HpDはhematoporphyrin dihydrochlorideをLipsonらの方法に準じて調整した。光照射は、1000wスライドプロジェクターを光源として用いた。培養細胞は、外陰部由来扁平上皮癌A431を用い、1×10^4個/mlの割合で接種し、5日目に実験が終了するように計画した。生細胞数は核数をコールターカウンターにして計測することで求めた。
HpD作用後、培養細胞を蛍光顕微鏡を用いて観察した結果、細胞質全体に蛍光を認めHpDが細胞内に取り込まれていることがわかった。ついで蛍光光度計にて細胞内HpD濃度を測定した。またHpD作用後、光照射した細胞では細胞質内に大小の空胞形成を認め時間の経過と共に細胞が死滅していく様子が観察された。
HpD単独投与では、10μg/ml以上の濃度で細胞増殖抑制を認めた。光照射時間を30分間としHpDの作用時間と殺細胞効果について検討した結果、HpD作用時間のCD_<50>は、0.5、1、3時間では、それぞれ1、50、1.05、0.26μg/mlであった。次に光照射時間と殺細胞効果について検討したところ、CD_<50>は1、50、30、60分間では、それぞれ2.60、0.86、0.34、0.20μg/mlであった。
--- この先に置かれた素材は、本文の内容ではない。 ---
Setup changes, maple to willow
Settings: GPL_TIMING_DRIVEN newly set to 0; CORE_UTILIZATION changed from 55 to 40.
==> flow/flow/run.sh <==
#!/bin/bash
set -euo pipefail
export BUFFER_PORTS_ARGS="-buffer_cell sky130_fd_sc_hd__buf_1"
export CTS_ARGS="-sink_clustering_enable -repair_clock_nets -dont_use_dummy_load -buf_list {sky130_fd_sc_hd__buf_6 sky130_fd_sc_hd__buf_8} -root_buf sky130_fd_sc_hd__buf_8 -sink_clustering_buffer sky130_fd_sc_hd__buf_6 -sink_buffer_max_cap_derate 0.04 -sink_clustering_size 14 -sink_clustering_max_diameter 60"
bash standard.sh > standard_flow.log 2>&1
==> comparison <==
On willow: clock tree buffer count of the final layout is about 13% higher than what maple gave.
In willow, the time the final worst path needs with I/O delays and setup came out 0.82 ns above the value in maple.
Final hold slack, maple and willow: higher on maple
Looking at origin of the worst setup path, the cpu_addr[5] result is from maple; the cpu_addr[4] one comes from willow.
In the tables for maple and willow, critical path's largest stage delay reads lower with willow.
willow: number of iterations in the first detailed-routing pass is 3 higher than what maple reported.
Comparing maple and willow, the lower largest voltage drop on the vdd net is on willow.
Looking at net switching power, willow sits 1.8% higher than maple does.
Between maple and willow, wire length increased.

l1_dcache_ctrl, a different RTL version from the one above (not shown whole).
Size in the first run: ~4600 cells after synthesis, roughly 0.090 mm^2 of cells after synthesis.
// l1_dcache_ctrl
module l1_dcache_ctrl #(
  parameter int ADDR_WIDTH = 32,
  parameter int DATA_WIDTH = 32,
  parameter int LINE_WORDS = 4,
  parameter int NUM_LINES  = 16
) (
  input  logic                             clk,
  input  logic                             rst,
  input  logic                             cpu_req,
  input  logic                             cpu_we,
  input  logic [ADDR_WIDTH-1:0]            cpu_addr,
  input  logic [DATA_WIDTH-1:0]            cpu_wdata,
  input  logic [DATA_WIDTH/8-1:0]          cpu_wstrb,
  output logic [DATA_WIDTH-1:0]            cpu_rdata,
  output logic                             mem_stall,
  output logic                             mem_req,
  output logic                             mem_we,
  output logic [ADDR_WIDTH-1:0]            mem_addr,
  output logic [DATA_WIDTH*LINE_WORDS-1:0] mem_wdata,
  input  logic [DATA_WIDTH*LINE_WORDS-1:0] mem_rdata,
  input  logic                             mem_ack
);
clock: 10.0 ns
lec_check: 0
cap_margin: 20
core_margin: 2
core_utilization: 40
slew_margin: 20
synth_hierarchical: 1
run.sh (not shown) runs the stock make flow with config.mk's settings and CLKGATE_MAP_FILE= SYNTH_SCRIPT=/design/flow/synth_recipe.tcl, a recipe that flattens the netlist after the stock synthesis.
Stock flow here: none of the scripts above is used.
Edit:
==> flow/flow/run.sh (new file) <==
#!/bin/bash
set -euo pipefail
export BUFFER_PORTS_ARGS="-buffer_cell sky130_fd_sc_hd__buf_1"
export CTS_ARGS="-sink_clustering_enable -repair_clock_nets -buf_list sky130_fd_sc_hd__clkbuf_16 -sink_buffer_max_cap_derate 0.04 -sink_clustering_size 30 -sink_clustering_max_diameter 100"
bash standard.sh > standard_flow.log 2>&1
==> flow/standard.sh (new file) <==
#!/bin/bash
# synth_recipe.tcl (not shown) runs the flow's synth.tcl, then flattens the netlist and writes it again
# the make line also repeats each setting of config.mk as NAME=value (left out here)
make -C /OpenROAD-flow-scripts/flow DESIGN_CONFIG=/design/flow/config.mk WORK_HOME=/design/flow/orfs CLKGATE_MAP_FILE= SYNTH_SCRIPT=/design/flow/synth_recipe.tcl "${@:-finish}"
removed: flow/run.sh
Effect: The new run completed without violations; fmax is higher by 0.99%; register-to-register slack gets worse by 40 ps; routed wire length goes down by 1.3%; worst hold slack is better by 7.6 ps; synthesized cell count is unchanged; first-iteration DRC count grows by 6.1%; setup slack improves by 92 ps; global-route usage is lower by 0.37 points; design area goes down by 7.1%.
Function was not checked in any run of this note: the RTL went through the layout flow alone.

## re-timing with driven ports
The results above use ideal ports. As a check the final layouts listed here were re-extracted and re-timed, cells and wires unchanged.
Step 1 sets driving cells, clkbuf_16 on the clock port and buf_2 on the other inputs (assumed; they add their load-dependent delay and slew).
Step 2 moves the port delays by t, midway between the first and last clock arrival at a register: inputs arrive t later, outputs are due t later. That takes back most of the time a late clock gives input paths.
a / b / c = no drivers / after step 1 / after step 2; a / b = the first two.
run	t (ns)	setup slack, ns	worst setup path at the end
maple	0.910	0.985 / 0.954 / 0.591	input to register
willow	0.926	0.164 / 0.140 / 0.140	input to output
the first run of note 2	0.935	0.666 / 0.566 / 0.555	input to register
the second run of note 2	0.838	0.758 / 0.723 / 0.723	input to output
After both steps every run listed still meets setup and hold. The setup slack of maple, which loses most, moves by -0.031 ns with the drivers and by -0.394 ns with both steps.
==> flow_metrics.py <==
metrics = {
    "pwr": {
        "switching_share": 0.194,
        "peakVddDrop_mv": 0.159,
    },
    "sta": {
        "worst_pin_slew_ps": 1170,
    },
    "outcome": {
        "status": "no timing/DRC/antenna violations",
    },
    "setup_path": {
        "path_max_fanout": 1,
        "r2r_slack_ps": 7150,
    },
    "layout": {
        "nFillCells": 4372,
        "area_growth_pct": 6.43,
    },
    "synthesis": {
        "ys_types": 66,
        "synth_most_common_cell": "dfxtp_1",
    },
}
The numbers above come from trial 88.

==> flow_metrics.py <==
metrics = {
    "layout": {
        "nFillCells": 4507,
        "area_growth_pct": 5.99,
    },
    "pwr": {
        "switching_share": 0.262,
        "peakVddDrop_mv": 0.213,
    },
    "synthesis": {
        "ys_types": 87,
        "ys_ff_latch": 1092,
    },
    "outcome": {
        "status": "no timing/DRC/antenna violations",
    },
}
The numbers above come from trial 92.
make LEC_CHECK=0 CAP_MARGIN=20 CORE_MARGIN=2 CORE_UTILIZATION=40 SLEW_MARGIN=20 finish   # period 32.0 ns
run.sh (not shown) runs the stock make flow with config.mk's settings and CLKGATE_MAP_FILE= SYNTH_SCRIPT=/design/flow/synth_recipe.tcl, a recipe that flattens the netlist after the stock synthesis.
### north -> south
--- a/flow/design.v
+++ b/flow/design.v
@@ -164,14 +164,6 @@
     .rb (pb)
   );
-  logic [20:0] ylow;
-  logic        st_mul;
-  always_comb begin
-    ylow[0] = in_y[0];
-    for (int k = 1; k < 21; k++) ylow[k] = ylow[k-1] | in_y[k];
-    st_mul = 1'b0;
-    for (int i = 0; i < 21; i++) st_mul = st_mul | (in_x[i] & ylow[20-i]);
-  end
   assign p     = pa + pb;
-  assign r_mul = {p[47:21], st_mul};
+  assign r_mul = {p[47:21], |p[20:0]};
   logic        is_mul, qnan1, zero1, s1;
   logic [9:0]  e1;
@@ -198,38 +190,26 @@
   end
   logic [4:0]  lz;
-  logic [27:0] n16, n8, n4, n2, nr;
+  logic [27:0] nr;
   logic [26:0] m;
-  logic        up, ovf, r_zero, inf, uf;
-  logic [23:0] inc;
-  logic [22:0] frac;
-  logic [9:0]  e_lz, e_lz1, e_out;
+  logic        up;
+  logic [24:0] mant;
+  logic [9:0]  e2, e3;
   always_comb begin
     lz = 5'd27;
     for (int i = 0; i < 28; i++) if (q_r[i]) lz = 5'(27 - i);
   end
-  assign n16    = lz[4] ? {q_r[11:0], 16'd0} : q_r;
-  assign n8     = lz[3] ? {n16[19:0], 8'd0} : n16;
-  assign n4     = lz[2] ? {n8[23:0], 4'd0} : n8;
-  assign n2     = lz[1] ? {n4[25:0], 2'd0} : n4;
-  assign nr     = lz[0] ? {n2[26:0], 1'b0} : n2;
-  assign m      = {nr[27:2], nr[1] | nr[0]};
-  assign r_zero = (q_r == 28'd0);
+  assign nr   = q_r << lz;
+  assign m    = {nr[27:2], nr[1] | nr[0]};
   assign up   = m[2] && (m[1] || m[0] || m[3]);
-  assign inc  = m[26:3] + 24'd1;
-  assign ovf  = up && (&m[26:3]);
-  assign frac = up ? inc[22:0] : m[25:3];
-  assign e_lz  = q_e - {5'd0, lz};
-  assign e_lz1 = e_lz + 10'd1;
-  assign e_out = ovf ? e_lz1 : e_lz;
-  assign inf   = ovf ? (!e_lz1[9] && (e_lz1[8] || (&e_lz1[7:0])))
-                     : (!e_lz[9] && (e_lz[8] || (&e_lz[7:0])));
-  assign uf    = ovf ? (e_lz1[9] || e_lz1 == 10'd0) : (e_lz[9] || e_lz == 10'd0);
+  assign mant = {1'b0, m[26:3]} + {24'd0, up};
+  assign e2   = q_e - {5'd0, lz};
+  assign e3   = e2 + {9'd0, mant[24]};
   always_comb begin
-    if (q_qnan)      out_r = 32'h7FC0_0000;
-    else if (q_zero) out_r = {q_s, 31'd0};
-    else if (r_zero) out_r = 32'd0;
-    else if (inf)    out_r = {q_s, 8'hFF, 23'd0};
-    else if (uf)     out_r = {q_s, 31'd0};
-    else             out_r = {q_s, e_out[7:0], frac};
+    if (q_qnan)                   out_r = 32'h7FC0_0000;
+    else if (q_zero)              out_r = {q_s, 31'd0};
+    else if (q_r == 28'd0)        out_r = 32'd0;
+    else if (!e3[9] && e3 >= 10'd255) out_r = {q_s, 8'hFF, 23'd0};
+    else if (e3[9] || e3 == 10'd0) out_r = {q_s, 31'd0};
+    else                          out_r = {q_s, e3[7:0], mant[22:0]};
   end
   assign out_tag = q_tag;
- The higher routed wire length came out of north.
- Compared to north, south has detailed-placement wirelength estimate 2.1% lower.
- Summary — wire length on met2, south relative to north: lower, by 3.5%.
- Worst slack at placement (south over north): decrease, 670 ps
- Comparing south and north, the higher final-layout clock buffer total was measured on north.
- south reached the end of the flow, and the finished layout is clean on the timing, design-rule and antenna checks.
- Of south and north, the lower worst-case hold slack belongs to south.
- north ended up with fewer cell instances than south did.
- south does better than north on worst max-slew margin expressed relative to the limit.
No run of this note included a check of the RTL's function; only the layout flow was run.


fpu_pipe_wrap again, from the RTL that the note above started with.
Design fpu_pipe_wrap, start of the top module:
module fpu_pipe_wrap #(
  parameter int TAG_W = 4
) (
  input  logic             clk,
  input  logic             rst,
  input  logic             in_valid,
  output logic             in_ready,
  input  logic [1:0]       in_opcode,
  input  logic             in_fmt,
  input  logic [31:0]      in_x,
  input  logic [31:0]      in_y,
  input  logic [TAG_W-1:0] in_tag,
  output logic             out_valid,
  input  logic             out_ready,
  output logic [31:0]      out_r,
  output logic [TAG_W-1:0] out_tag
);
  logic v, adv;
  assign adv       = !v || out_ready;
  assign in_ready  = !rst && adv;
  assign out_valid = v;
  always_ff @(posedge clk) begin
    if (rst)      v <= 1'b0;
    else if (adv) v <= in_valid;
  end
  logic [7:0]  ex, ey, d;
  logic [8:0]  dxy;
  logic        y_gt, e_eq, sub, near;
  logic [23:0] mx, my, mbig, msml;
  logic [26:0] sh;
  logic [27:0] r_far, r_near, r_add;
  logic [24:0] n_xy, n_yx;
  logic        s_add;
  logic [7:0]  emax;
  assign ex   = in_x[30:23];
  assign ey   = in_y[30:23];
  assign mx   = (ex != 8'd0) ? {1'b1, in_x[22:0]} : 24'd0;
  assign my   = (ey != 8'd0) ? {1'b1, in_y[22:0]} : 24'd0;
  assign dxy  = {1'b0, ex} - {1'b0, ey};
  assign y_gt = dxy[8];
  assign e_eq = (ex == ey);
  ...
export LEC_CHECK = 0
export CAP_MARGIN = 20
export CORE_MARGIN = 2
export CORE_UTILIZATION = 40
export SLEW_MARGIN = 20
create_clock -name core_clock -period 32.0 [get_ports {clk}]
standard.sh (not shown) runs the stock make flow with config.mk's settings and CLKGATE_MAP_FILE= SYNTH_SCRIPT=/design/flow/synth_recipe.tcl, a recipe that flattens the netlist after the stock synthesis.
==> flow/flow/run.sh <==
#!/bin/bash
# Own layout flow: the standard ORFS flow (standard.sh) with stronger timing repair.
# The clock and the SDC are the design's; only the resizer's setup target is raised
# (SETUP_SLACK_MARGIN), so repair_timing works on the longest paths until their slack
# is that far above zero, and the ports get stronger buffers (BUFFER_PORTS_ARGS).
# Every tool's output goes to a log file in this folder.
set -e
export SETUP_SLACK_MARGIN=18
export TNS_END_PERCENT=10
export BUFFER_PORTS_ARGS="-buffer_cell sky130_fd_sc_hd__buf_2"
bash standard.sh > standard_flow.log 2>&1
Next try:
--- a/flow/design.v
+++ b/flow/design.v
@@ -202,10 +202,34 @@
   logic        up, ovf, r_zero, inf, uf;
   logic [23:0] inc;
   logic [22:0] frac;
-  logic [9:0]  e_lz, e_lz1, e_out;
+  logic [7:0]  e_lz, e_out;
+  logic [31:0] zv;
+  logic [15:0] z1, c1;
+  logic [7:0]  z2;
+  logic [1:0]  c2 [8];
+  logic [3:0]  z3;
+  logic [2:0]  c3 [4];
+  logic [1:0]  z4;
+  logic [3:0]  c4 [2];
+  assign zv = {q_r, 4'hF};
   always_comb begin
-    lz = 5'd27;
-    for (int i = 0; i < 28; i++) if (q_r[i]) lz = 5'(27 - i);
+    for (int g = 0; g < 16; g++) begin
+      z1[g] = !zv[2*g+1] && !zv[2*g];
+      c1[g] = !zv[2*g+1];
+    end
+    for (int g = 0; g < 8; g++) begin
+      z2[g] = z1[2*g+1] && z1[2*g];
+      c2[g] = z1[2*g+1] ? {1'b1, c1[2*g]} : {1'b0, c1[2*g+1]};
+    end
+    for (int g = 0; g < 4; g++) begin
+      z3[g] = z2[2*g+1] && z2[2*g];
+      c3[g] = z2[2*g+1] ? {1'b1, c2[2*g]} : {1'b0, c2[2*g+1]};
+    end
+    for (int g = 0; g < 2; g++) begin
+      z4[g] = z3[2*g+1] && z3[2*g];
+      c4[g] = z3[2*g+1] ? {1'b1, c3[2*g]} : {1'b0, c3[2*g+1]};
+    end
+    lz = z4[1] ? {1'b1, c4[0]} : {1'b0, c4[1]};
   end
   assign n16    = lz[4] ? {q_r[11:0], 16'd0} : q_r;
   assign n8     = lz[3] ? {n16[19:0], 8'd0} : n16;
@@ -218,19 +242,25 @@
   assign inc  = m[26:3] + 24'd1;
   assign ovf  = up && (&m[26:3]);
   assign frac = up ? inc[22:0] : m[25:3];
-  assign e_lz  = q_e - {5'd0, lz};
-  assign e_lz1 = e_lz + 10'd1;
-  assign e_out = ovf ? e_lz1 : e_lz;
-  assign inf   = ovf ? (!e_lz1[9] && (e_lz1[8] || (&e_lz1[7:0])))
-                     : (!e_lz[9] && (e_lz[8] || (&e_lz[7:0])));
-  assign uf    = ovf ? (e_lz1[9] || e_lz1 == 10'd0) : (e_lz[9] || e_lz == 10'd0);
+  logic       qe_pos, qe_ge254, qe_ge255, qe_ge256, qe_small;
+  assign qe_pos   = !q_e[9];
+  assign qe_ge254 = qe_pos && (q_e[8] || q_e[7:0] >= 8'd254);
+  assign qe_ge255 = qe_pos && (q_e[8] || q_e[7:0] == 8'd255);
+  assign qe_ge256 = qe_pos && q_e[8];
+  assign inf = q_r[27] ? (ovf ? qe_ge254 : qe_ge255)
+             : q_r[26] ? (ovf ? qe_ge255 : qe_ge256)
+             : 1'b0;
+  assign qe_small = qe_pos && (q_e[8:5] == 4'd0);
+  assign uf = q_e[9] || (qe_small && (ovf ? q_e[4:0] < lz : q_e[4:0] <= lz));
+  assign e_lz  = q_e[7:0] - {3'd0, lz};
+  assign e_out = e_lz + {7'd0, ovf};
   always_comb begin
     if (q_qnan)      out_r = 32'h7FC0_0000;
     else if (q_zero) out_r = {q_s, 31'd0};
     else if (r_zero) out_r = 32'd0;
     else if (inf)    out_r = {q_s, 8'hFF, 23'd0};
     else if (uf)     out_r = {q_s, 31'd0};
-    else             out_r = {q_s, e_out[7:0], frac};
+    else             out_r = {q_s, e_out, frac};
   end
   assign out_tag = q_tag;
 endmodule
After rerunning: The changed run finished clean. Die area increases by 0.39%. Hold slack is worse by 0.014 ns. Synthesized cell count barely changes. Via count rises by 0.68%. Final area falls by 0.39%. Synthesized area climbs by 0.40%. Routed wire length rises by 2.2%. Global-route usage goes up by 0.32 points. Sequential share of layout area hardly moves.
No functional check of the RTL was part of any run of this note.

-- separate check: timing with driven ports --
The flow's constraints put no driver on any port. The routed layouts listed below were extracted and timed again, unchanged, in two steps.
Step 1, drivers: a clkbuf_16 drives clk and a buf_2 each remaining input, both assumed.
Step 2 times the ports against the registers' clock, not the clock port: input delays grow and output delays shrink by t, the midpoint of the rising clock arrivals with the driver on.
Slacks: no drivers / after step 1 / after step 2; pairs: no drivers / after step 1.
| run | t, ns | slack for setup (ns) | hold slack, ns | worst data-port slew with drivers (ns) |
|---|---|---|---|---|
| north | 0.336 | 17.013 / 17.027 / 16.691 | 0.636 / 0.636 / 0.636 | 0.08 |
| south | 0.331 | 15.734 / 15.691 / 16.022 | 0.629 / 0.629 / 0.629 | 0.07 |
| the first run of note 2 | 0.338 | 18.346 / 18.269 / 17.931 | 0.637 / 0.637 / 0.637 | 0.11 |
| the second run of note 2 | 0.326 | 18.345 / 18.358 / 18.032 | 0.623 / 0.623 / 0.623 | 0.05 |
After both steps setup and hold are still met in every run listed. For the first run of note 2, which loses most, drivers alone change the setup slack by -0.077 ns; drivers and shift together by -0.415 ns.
さらに当科で樹立した口腔由来扁平上皮癌3株、唾液腺由来腺癌2株について検討した結果、扁平上皮癌は唾液腺癌より感受性が高かった。
今後、Ne-Heコールドレーザー及びフェオフオーバイドaを用いて腫瘍細胞に対する殺細胞効果を検討するとともに、殺細胞作用の機序の検索を行う予定である。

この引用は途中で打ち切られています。